Stored data entries
::::
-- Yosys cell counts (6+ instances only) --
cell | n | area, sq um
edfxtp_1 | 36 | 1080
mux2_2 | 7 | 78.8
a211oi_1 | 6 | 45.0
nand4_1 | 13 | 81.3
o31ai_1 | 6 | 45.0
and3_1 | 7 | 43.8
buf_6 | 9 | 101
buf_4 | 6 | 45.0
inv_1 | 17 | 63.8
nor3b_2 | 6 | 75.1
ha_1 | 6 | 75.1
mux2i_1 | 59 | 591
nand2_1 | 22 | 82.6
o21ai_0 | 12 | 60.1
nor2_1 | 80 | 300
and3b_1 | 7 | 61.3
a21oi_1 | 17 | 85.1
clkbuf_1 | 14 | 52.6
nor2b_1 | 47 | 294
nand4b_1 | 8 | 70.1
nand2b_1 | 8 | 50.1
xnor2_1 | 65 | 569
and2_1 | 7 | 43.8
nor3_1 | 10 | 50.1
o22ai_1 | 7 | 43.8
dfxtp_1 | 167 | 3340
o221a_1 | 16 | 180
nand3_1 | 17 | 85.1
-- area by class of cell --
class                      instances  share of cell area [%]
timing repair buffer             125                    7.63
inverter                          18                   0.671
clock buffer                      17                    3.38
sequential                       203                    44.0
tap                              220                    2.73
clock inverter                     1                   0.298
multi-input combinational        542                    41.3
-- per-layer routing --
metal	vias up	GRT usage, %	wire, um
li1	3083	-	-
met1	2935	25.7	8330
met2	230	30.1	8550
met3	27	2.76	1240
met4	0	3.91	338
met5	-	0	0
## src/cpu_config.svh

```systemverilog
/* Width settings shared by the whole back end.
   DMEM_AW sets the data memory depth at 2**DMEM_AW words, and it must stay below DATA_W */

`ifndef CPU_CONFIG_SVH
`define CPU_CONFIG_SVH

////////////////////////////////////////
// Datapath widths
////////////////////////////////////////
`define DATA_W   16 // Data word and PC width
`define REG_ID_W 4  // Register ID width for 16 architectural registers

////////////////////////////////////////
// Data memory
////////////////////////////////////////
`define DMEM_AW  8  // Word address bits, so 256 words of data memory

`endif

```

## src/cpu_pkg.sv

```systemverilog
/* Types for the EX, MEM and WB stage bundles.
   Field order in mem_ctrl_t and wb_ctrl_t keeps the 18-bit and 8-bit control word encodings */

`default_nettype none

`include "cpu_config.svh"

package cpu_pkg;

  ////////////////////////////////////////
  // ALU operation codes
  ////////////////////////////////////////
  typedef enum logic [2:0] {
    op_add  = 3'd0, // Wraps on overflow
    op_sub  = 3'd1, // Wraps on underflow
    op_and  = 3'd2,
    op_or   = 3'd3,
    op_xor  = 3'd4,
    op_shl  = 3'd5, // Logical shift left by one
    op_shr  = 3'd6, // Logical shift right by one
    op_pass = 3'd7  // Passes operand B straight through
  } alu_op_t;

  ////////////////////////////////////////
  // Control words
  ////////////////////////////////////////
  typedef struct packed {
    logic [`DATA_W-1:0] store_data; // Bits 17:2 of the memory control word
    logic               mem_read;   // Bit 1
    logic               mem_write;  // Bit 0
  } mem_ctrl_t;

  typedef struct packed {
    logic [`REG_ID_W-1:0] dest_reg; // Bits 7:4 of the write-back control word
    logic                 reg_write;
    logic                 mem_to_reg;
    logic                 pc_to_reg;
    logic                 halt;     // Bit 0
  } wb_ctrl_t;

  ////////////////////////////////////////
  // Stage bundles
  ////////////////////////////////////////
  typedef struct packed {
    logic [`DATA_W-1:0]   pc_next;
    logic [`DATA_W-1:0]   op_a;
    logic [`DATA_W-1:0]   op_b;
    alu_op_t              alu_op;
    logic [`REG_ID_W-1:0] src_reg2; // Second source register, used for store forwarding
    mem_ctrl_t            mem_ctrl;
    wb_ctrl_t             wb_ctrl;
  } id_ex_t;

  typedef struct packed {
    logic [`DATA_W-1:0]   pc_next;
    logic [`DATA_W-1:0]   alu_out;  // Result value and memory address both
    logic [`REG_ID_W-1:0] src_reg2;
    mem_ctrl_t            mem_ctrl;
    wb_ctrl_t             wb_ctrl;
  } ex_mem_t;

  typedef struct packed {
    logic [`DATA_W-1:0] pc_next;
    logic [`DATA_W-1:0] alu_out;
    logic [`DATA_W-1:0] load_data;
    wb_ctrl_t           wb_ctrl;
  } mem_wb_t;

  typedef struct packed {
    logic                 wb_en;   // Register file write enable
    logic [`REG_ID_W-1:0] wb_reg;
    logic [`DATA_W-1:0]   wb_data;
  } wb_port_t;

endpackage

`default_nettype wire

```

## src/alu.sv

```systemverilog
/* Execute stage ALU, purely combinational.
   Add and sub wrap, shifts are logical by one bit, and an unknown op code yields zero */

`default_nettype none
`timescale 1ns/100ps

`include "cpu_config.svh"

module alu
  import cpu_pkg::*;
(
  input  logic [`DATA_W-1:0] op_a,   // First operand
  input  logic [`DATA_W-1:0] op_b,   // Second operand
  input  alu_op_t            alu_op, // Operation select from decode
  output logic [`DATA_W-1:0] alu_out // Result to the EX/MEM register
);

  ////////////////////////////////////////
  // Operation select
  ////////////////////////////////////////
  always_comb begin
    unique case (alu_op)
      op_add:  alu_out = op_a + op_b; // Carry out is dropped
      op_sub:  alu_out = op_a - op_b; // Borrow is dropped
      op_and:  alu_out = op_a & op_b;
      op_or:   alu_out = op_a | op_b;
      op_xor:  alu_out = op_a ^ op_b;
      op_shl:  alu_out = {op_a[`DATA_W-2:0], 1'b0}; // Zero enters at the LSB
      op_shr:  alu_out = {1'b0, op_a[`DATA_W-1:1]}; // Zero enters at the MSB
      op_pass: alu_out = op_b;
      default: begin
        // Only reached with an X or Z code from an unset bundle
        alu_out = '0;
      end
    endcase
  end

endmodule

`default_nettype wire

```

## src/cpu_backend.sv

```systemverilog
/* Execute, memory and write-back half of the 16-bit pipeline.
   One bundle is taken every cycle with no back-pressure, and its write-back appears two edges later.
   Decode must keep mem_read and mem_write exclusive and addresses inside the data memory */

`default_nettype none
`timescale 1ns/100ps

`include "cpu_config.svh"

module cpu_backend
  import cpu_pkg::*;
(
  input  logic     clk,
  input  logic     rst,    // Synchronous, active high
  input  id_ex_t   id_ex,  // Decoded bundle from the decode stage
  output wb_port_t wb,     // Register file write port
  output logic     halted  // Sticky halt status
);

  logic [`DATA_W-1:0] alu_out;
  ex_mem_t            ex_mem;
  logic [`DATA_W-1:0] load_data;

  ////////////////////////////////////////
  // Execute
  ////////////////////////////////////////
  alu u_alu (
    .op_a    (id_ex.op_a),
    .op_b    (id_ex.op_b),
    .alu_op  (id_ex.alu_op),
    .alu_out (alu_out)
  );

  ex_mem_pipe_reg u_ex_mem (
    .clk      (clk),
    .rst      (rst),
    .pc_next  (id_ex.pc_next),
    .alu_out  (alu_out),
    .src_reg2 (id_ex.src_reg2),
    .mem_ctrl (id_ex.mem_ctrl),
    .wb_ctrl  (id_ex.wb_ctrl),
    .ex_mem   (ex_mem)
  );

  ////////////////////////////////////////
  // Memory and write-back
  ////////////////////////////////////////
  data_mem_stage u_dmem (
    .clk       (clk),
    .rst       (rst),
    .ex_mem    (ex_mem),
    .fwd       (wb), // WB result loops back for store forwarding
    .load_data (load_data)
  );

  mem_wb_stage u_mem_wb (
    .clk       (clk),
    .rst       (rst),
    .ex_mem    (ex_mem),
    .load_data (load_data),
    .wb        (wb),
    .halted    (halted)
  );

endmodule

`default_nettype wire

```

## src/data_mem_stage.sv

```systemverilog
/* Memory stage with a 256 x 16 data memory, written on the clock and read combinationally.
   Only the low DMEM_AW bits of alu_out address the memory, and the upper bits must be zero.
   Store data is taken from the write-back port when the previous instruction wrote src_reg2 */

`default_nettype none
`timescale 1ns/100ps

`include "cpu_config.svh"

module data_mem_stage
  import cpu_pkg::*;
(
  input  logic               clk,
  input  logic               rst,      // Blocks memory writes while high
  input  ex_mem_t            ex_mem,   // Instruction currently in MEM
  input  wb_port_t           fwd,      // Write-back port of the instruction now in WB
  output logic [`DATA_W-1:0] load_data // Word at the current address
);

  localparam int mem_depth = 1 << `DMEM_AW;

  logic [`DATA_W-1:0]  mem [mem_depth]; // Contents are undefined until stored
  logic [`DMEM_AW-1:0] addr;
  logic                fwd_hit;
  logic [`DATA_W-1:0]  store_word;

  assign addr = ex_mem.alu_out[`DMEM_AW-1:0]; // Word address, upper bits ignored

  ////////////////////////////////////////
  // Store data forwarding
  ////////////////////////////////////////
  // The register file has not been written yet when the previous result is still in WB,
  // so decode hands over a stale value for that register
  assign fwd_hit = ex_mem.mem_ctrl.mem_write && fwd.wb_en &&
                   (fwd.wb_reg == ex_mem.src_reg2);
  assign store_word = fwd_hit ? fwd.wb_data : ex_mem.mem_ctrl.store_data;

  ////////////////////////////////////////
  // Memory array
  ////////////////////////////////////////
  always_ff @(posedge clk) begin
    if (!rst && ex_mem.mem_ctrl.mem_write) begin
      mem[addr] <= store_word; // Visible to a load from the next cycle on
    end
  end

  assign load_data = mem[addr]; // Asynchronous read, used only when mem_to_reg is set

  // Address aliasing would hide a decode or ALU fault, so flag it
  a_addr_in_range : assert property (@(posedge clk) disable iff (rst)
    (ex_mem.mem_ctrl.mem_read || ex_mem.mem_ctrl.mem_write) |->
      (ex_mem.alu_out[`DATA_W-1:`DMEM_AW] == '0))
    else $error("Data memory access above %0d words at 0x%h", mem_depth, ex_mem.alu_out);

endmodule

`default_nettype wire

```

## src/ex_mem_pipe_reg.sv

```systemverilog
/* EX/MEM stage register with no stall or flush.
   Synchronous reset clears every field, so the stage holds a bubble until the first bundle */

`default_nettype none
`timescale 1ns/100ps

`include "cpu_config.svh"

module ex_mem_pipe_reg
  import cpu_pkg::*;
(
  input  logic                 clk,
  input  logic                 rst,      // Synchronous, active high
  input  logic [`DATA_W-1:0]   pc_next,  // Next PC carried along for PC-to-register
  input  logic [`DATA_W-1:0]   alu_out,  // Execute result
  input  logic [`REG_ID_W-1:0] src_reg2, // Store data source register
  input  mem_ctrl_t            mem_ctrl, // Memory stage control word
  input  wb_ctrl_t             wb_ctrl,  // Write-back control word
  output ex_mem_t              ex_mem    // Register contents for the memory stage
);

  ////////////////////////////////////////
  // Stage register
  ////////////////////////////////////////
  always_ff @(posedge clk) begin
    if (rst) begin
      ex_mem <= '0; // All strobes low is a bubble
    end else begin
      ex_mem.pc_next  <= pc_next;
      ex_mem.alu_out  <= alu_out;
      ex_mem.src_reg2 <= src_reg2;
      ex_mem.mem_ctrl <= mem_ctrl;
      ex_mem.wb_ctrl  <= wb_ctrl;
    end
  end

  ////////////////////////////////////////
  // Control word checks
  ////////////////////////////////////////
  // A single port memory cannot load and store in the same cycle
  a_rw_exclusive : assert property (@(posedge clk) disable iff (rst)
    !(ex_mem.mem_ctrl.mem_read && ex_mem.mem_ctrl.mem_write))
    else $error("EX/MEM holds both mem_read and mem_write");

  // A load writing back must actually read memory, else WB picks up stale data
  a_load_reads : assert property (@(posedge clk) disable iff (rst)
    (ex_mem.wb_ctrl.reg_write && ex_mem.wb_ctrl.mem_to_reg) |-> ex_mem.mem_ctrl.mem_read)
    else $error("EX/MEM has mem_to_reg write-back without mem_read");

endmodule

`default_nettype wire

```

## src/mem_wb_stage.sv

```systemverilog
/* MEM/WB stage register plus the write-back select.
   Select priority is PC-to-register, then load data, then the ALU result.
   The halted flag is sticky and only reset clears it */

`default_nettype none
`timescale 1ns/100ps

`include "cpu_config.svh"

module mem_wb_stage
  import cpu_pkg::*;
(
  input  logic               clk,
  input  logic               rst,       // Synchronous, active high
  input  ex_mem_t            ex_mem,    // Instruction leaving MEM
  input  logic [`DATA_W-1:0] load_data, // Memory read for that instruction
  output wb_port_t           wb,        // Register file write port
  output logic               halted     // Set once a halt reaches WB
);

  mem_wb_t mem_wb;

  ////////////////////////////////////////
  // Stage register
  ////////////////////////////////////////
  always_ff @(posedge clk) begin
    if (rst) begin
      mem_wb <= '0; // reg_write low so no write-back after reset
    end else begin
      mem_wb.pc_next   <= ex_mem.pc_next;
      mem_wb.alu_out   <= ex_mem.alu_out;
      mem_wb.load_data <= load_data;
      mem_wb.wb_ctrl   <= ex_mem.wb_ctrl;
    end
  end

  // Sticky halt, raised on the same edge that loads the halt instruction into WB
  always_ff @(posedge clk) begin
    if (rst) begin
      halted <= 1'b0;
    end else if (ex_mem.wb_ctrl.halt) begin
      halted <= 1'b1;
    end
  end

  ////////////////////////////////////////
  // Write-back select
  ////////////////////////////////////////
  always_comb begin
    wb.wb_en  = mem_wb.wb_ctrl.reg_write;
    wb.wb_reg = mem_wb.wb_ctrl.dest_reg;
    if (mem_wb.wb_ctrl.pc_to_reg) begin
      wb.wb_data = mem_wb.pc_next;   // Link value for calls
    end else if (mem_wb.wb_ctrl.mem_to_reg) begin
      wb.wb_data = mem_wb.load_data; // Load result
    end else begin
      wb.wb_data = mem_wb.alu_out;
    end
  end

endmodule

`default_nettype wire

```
::::
**Requirement:** Nothing but an exact copy of the lines from the first one above through the line holding "nand4b_1 | 8 | 70.1" should be returned.

**Exercise result:**
-- Yosys cell counts (6+ instances only) --
cell | n | area, sq um
edfxtp_1 | 36 | 1080
mux2_2 | 7 | 78.8
a211oi_1 | 6 | 45.0
nand4_1 | 13 | 81.3
o31ai_1 | 6 | 45.0
and3_1 | 7 | 43.8
buf_6 | 9 | 101
buf_4 | 6 | 45.0
inv_1 | 17 | 63.8
nor3b_2 | 6 | 75.1
ha_1 | 6 | 75.1
mux2i_1 | 59 | 591
nand2_1 | 22 | 82.6
o21ai_0 | 12 | 60.1
nor2_1 | 80 | 300
and3b_1 | 7 | 61.3
a21oi_1 | 17 | 85.1
clkbuf_1 | 14 | 52.6
nor2b_1 | 47 | 294
nand4b_1 | 8 | 70.1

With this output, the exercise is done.